(Items listed in a dataset)
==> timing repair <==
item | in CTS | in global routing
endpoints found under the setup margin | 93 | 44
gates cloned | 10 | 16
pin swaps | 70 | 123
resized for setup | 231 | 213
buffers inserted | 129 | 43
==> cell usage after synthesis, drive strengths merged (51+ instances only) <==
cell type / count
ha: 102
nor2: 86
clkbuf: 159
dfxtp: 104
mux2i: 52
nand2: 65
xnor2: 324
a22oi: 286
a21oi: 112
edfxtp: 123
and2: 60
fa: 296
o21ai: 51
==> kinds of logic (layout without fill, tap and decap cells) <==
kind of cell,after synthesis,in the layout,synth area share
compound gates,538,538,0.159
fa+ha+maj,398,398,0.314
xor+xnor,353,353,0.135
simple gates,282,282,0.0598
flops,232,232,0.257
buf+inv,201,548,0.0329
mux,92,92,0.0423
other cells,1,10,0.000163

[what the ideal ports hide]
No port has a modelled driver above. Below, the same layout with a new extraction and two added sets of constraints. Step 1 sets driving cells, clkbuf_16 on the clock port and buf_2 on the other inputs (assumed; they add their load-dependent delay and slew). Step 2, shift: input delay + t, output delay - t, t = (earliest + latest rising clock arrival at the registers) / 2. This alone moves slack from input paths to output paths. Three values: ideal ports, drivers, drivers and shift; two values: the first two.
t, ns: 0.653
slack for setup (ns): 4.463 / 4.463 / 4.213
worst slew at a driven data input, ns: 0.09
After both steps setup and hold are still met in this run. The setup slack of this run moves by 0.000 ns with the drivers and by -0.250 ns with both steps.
Background: an optimization exercise with open tools, aiming at small area and few clock cycles. Do not read the settings as production practice. The RTL was checked by simulation tests, not by an equivalence proof against the original design. Power figures rest on the tool's default switching activity, not on a simulated workload.

Design framed_gamepad_report_mapper, start of the top module:
module framed_gamepad_report_mapper (
	input  logic               clk,
	input  logic               arst_n,
	input  logic               in_valid,
	output logic               in_stall,
	input  logic [7:0]         rx_byte,
	output logic               out_valid,
	input  logic               out_stall,
	output logic signed [15:0] stick_lx,
	output logic signed [15:0] stick_ly,
	output logic signed [15:0] stick_rx,
	output logic signed [15:0] stick_ry,
	output logic [7:0]         left_trigger,
	output logic [7:0]         right_trigger,
	output logic [15:0]        button_bits,
	output logic [3:0]         hat_dir,
	output logic [47:0]        gyro_xyz,
	output logic [47:0]        accel_xyz,
	output logic [1:0]         format_used,
	input  logic               cfg_valid,
	output logic               cfg_ready,
	input  logic [2:0]         cfg_index,
	input  logic [7:0]         cfg_data
);
	localparam logic [1:0] PH_START   = 2'd0;
	localparam logic [1:0] PH_LEN     = 2'd1;
	localparam logic [1:0] PH_PAYLOAD = 2'd2;
	localparam logic [1:0] PH_CHECK   = 2'd3;
	function automatic logic [14:0] dz_lim1(input logic [6:0] d);
		case (d)
			7'd0: dz_lim1 = 15'd0;
			7'd1: dz_lim1 = 15'd326;
			7'd2: dz_lim1 = 15'd654;
			7'd3: dz_lim1 = 15'd982;
			7'd4: dz_lim1 = 15'd1309;
  ...
Size in the first run: about 880 cells after synthesis, ~10000 um^2 of cells after synthesis.
Settings: LEC_CHECK=0, CAP_MARGIN=20, CORE_MARGIN=2, CORE_UTILIZATION=40, CTS_BUF_LIST=sky130_fd_sc_hd__clkbuf_8, CTS_CLUSTER_DIAMETER=60, CTS_CLUSTER_SIZE=16, SLEW_MARGIN=20; clock period 13.0 ns.
standard.sh (not shown) runs the stock make flow with config.mk's settings and CLKGATE_MAP_FILE= SYNTH_SCRIPT=/design/flow/synth_recipe.tcl, a recipe that flattens the netlist after the stock synthesis.
==> flow/flow/run.sh <==
#!/bin/bash
# Own flow: the standard layout (standard.sh), with the synthesis script swapped for
# flow/my_synth.tcl (same registers, area-oriented mapping of the combinational logic) and
# the port buffers made with the smallest buffer cell.
set -euo pipefail
W=$(pwd)
sed "s|SYNTH_SCRIPT=[^ ]*|SYNTH_SCRIPT=$W/flow/my_synth.tcl 'BUFFER_PORTS_ARGS=-buffer_cell sky130_fd_sc_hd__buf_1'|" standard.sh > my_standard.sh
grep -q "SYNTH_SCRIPT=$W/flow/my_synth.tcl" my_standard.sh
bash my_standard.sh synth > synth.log 2>&1
bash my_standard.sh > layout.log 2>&1
==> flow/flow/area.abc <==
strash
&get -n
&deepsyn -T 120 -S @SEED@
&put
&get -n
&dch -f
&nf -R 1000
&put
topo
stime -c
==> flow/flow/my_synth.tcl <==
# The standard synthesis (synth_recipe.tcl) with two changes that touch only the combinational
# logic: Yosys's full-adder extraction is skipped, and ABC maps with an area-oriented script
# (flow/area.abc, run with several random seeds for its &deepsyn step; the smallest result is
# kept). Registers are mapped exactly as in the standard synthesis.
set my_dir [file dirname [file normalize [info script]]]
set my_seeds {1 2 3 4}
proc synth {args} { yosys synth -nofsm -noshare {*}$args }
proc extract_fa {args} { puts "extract_fa skipped" }
proc my_area {} {
  set libargs ""
  foreach lib $::env(LIB_FILES) { append libargs "-liberty $lib " }
  set f $::env(OBJECTS_DIR)/my_abc_stat.txt
  yosys tee -q -o $f stat {*}$libargs
  set fh [open $f r]; set txt [read $fh]; close $fh
  if { [regexp {Chip area for module[^:]*:\s*([0-9.]+)} $txt -> a] } { return $a }
  return 1e12
}
proc abc {args} {
  set i [lsearch $args -script]
  set src [open [file join $::my_dir area.abc] r]; set body [read $src]; close $src
  yosys design -save my_pre_abc
  set best 1e12
  foreach seed $::my_seeds {
    yosys design -load my_pre_abc
    set scr $::env(OBJECTS_DIR)/my_area_$seed.abc
    set fh [open $scr w]; puts -nonewline $fh [string map [list @SEED@ $seed] $body]; close $fh
    set a [lreplace $args [expr {$i+1}] [expr {$i+1}] $scr]
    yosys abc {*}$a
    set area [my_area]
    puts "my_abc seed $seed area $area"
    if { $area < $best } { set best $area; yosys design -save my_best_abc }
  }
  yosys design -load my_best_abc
  puts "my_abc kept area $best"
}
source $::env(SCRIPTS_DIR)/synth.tcl
# left out here: clear keep_hierarchy, flatten, clean up, hide names made inside functions, write 1_2_yosys.v
The starting point passed the timing, DRC and antenna checks.
Testbench counts at the start, summed over its fixed seeds: cycles 40,727.
Change:
--- a/flow/design.v
+++ b/flow/design.v
@@ -125,43 +125,43 @@
 			7'd93: dz_lim1 = 15'd30472;
 			7'd94: dz_lim1 = 15'd30799;
 			7'd95: dz_lim1 = 15'd31127;
 			7'd96: dz_lim1 = 15'd31455;
 			7'd97: dz_lim1 = 15'd31782;
 			7'd98: dz_lim1 = 15'd32110;
 			7'd99: dz_lim1 = 15'd32438;
 			7'd100: dz_lim1 = 15'd32766;
-			7'd101: dz_lim1 = 15'd325;
-			7'd102: dz_lim1 = 15'd653;
-			7'd103: dz_lim1 = 15'd981;
-			7'd104: dz_lim1 = 15'd1308;
-			7'd105: dz_lim1 = 15'd1636;
-			7'd106: dz_lim1 = 15'd1964;
-			7'd107: dz_lim1 = 15'd2291;
-			7'd108: dz_lim1 = 15'd2619;
-			7'd109: dz_lim1 = 15'd2947;
-			7'd110: dz_lim1 = 15'd3274;
-			7'd111: dz_lim1 = 15'd3602;
-			7'd112: dz_lim1 = 15'd3930;
-			7'd113: dz_lim1 = 15'd4257;
-			7'd114: dz_lim1 = 15'd4585;
-			7'd115: dz_lim1 = 15'd4913;
-			7'd116: dz_lim1 = 15'd5240;
-			7'd117: dz_lim1 = 15'd5568;
-			7'd118: dz_lim1 = 15'd5896;
-			7'd119: dz_lim1 = 15'd6223;
-			7'd120: dz_lim1 = 15'd6551;
-			7'd121: dz_lim1 = 15'd6879;
-			7'd122: dz_lim1 = 15'd7206;
-			7'd123: dz_lim1 = 15'd7534;
-			7'd124: dz_lim1 = 15'd7862;
-			7'd125: dz_lim1 = 15'd8189;
-			7'd126: dz_lim1 = 15'd8517;
-			7'd127: dz_lim1 = 15'd8845;
+			7'd101: dz_lim1 = 15'd0;
+			7'd102: dz_lim1 = 15'd0;
+			7'd103: dz_lim1 = 15'd0;
+			7'd104: dz_lim1 = 15'd0;
+			7'd105: dz_lim1 = 15'd0;
+			7'd106: dz_lim1 = 15'd0;
+			7'd107: dz_lim1 = 15'd0;
+			7'd108: dz_lim1 = 15'd0;
+			7'd109: dz_lim1 = 15'd0;
+			7'd110: dz_lim1 = 15'd0;
+			7'd111: dz_lim1 = 15'd0;
+			7'd112: dz_lim1 = 15'd0;
+			7'd113: dz_lim1 = 15'd0;
+			7'd114: dz_lim1 = 15'd0;
+			7'd115: dz_lim1 = 15'd0;
+			7'd116: dz_lim1 = 15'd0;
+			7'd117: dz_lim1 = 15'd0;
+			7'd118: dz_lim1 = 15'd0;
+			7'd119: dz_lim1 = 15'd0;
+			7'd120: dz_lim1 = 15'd0;
+			7'd121: dz_lim1 = 15'd0;
+			7'd122: dz_lim1 = 15'd0;
+			7'd123: dz_lim1 = 15'd0;
+			7'd124: dz_lim1 = 15'd0;
+			7'd125: dz_lim1 = 15'd0;
+			7'd126: dz_lim1 = 15'd0;
+			7'd127: dz_lim1 = 15'd0;
 		endcase
 	endfunction
 	function automatic logic [15:0] shape(input logic [15:0] v, input logic [14:0] lim1,
 			input logic all, input logic flip, input logic pack);
 		logic [14:0] x;
 		logic [15:0] s;
 		logic        inz;
 		logic [15:0] w;
@@ -236,17 +236,17 @@
 		if (shift)
 			sr_q <= {rx_byte, sr_q[191:8]};
 		else if (rot)
 			sr_q[63:0] <= {shb, sha, sr_q[63:32]};
 	end
 	assign rot  = good | rot2_q;
 	assign sk   = dz_lim1(dz_sel);
 	assign dz_sel = rot2_q ? dz_r_q : dz_l_q;
-	assign sall   = (dz_sel > 7'd100);
+	assign sall   = &dz_sel;   
 	assign sfa  = rot2_q ? flip_rx_q : flip_lx_q;
 	assign sfb  = rot2_q ? flip_ry_q : flip_ly_q;
 	assign sha  = shape(sr_q[15:0], sk, sall, sfa, pack);
 	assign shb  = shape(sr_q[31:16], sk, sall, sfb, pack);
 	assign dz_new = (cfg_data > 8'd100) ? 7'd127 : cfg_data[6:0];
 	always_ff @(posedge clk or negedge arst_n) begin
 		if (!arst_n) begin
 			dz_l_q    <= 7'd5;
Design area grows by a few percent.
Worst setup slack loses 1.3 ns.
Cell count grows by a few percent.
Power grows by a quarter to a third.
Global-route usage grows by 1.2 points.
Hold slack gains 0.0087 ns.
Fmax shrinks by about a fifth.
Critical path depth grows by 10.
Testbench counts after the change, summed over its fixed seeds: cycles 40,727.

## what the ideal ports hide
No port has a modelled driver above. Below, the same layouts with a new extraction and two added sets of constraints.
Step 1 assumes that a clkbuf_16 drives the clock port and a buf_2 every other input.
Step 2 moves the port delays by t, midway between the first and last clock arrival at a register: inputs arrive t later, outputs are due t later. That takes back most of the time a late clock gives input paths.
a / b / c = no drivers / after step 1 / after step 2; a / b = the first two.
| run | t, ns | slack for setup (ns) | worst setup path after step 2 | slew at the worst register clock pin (ns) |
|---|---|---|---|---|
| the first run | 0.589 | 6.227 / 6.227 / 6.227 | register to register | 0.11 / 0.11 |
| the second run | 0.573 | 4.933 / 4.933 / 4.933 | register to register | 0.10 / 0.10 |
After both steps setup and hold are still met in every run listed.
This design comes from an exercise in tuning for small area and a short achievable clock period on the open sky130 flow, not from production work. In this exercise RTL edits were held to simulation tests only and were not proved equivalent to the original. No activity file was given, so power comes from the tool's default toggle rates.

==> flow/config.mk <==
export PLATFORM = sky130hd
export DESIGN_NAME = axis_fifo
export DESIGN_NICKNAME = axis_fifo
export VERILOG_FILES = /design/flow/design.v
export SDC_FILE = /design/flow/constraint.sdc
export NUM_CORES = 4
export LEC_CHECK = 0
export CAP_MARGIN = 20
export CORE_MARGIN = 2
export CORE_UTILIZATION = 40
export SLEW_MARGIN = 20
export SYNTH_HIERARCHICAL = 1
export SYNTH_MINIMUM_KEEP_SIZE = 0
==> flow/run.sh <==
#!/bin/bash
# synth_recipe.tcl (not shown) runs the flow's synth.tcl, then flattens the netlist and writes it again
# the make line also repeats each setting of config.mk as NAME=value (left out here)
make -C /OpenROAD-flow-scripts/flow DESIGN_CONFIG=/design/flow/config.mk WORK_HOME=/design/flow/orfs CLKGATE_MAP_FILE= SYNTH_SCRIPT=/design/flow/synth_recipe.tcl finish
==> flow/design.v <==
package axis_fifo_pkg;
    localparam int TLAST_BITS = 1;
    function automatic integer ptr_width(input integer depth);
        ptr_width = $clog2(depth) + 1;
    endfunction
    function automatic integer entry_width(input integer data_width);
        entry_width = data_width + TLAST_BITS;
    endfunction
endpackage
module axis_fifo_ram #(
    parameter int WIDTH  = 17,
    parameter int ADDR_W = 7
) (
    input  logic              ACLK,
    input  logic              wr_en,
    input  logic [ADDR_W-1:0] wr_code,
    input  logic [WIDTH-1:0]  wr_data,
    input  logic [ADDR_W-1:0] rd_code,
    output logic [WIDTH-1:0]  rd_data
);
    localparam int SLOTS = (1 << ADDR_W) - 1;
    localparam int G1    = SLOTS / 3;           
    localparam int R1    = SLOTS % 3;           
    localparam int N1    = G1 + (R1 != 0);      
    logic [WIDTH-1:0] mem [1:SLOTS];
    logic [SLOTS:1]   rsel;
    logic [SLOTS:1]   wsel;
    always_comb begin
        for (int k = 1; k <= SLOTS; k++) begin
            rsel[k] = (rd_code == ADDR_W'(k));
            wsel[k] = wr_en && (wr_code == ADDR_W'(k));
        end
    end
    for (genvar k = 1; k <= SLOTS; k++) begin : g_slot
        always_ff @(posedge ACLK) begin
            if (wsel[k]) begin
                mem[k] <= wr_data;
            end
        end
    end
    for (genvar b = 0; b < WIDTH; b++) begin : g_bit
        logic [N1-1:0] l1_n;
        for (genvar g = 0; g < G1; g++) begin : g_l1
            axis_fifo_aoi222 u_aoi (
                .a0(rsel[3*g+1]), .b0(mem[3*g+1][b]),
                .a1(rsel[3*g+2]), .b1(mem[3*g+2][b]),
                .a2(rsel[3*g+3]), .b2(mem[3*g+3][b]),
                .y (l1_n[g])
            );
        end
        if (R1 == 1) begin : g_r1
            axis_fifo_nand2 u_r (.a(rsel[SLOTS]), .b(mem[SLOTS][b]), .y(l1_n[G1]));
        end else if (R1 == 2) begin : g_r2
            axis_fifo_aoi22 u_r (
                .a0(rsel[SLOTS-1]), .b0(mem[SLOTS-1][b]),
                .a1(rsel[SLOTS]),   .b1(mem[SLOTS][b]),
                .y (l1_n[G1])
            );
        end
        axis_fifo_or_tree #(.N(N1)) u_tree (.in_n(l1_n), .y(rd_data[b]));
    end
endmodule
module axis_fifo_or_tree #(
    parameter int N = 43
) (
    input  logic [N-1:0] in_n,
    output logic         y
);
    localparam int N2 = (N  + 3) / 4;
    localparam int N3 = (N2 + 3) / 4;
    localparam int N4 = (N3 + 3) / 4;
    localparam int N5 = (N4 + 3) / 4;
    logic [N2-1:0] l2;       
    logic [N3-1:0] l3_n;     
    logic [N4-1:0] l4;       
    logic [N5-1:0] l5_n;     
    axis_fifo_reduce #(.N(N),  .INV_IN(1)) u_l2 (.in(in_n), .out(l2));
    if (N2 == 1) begin : g_e2
        assign y = l2[0];
    end else begin : g_c2
        axis_fifo_reduce #(.N(N2), .INV_IN(0)) u_l3 (.in(l2), .out(l3_n));
        if (N3 == 1) begin : g_e3
            axis_fifo_inv u_i (.a(l3_n[0]), .y(y));
        end else begin : g_c3
            axis_fifo_reduce #(.N(N3), .INV_IN(1)) u_l4 (.in(l3_n), .out(l4));
            if (N4 == 1) begin : g_e4
                assign y = l4[0];
            end else begin : g_c4
                axis_fifo_reduce #(.N(N4), .INV_IN(0)) u_l5 (.in(l4), .out(l5_n));
                axis_fifo_inv u_i (.a(l5_n[0]), .y(y));
            end
        end
    end
endmodule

Prompt
Where the string "hide" occurs in the data, return the whole line.

The answer
[what the ideal ports hide]
# left out here: clear keep_hierarchy, flatten, clean up, hide names made inside functions, write 1_2_yosys.v
## what the ideal ports hide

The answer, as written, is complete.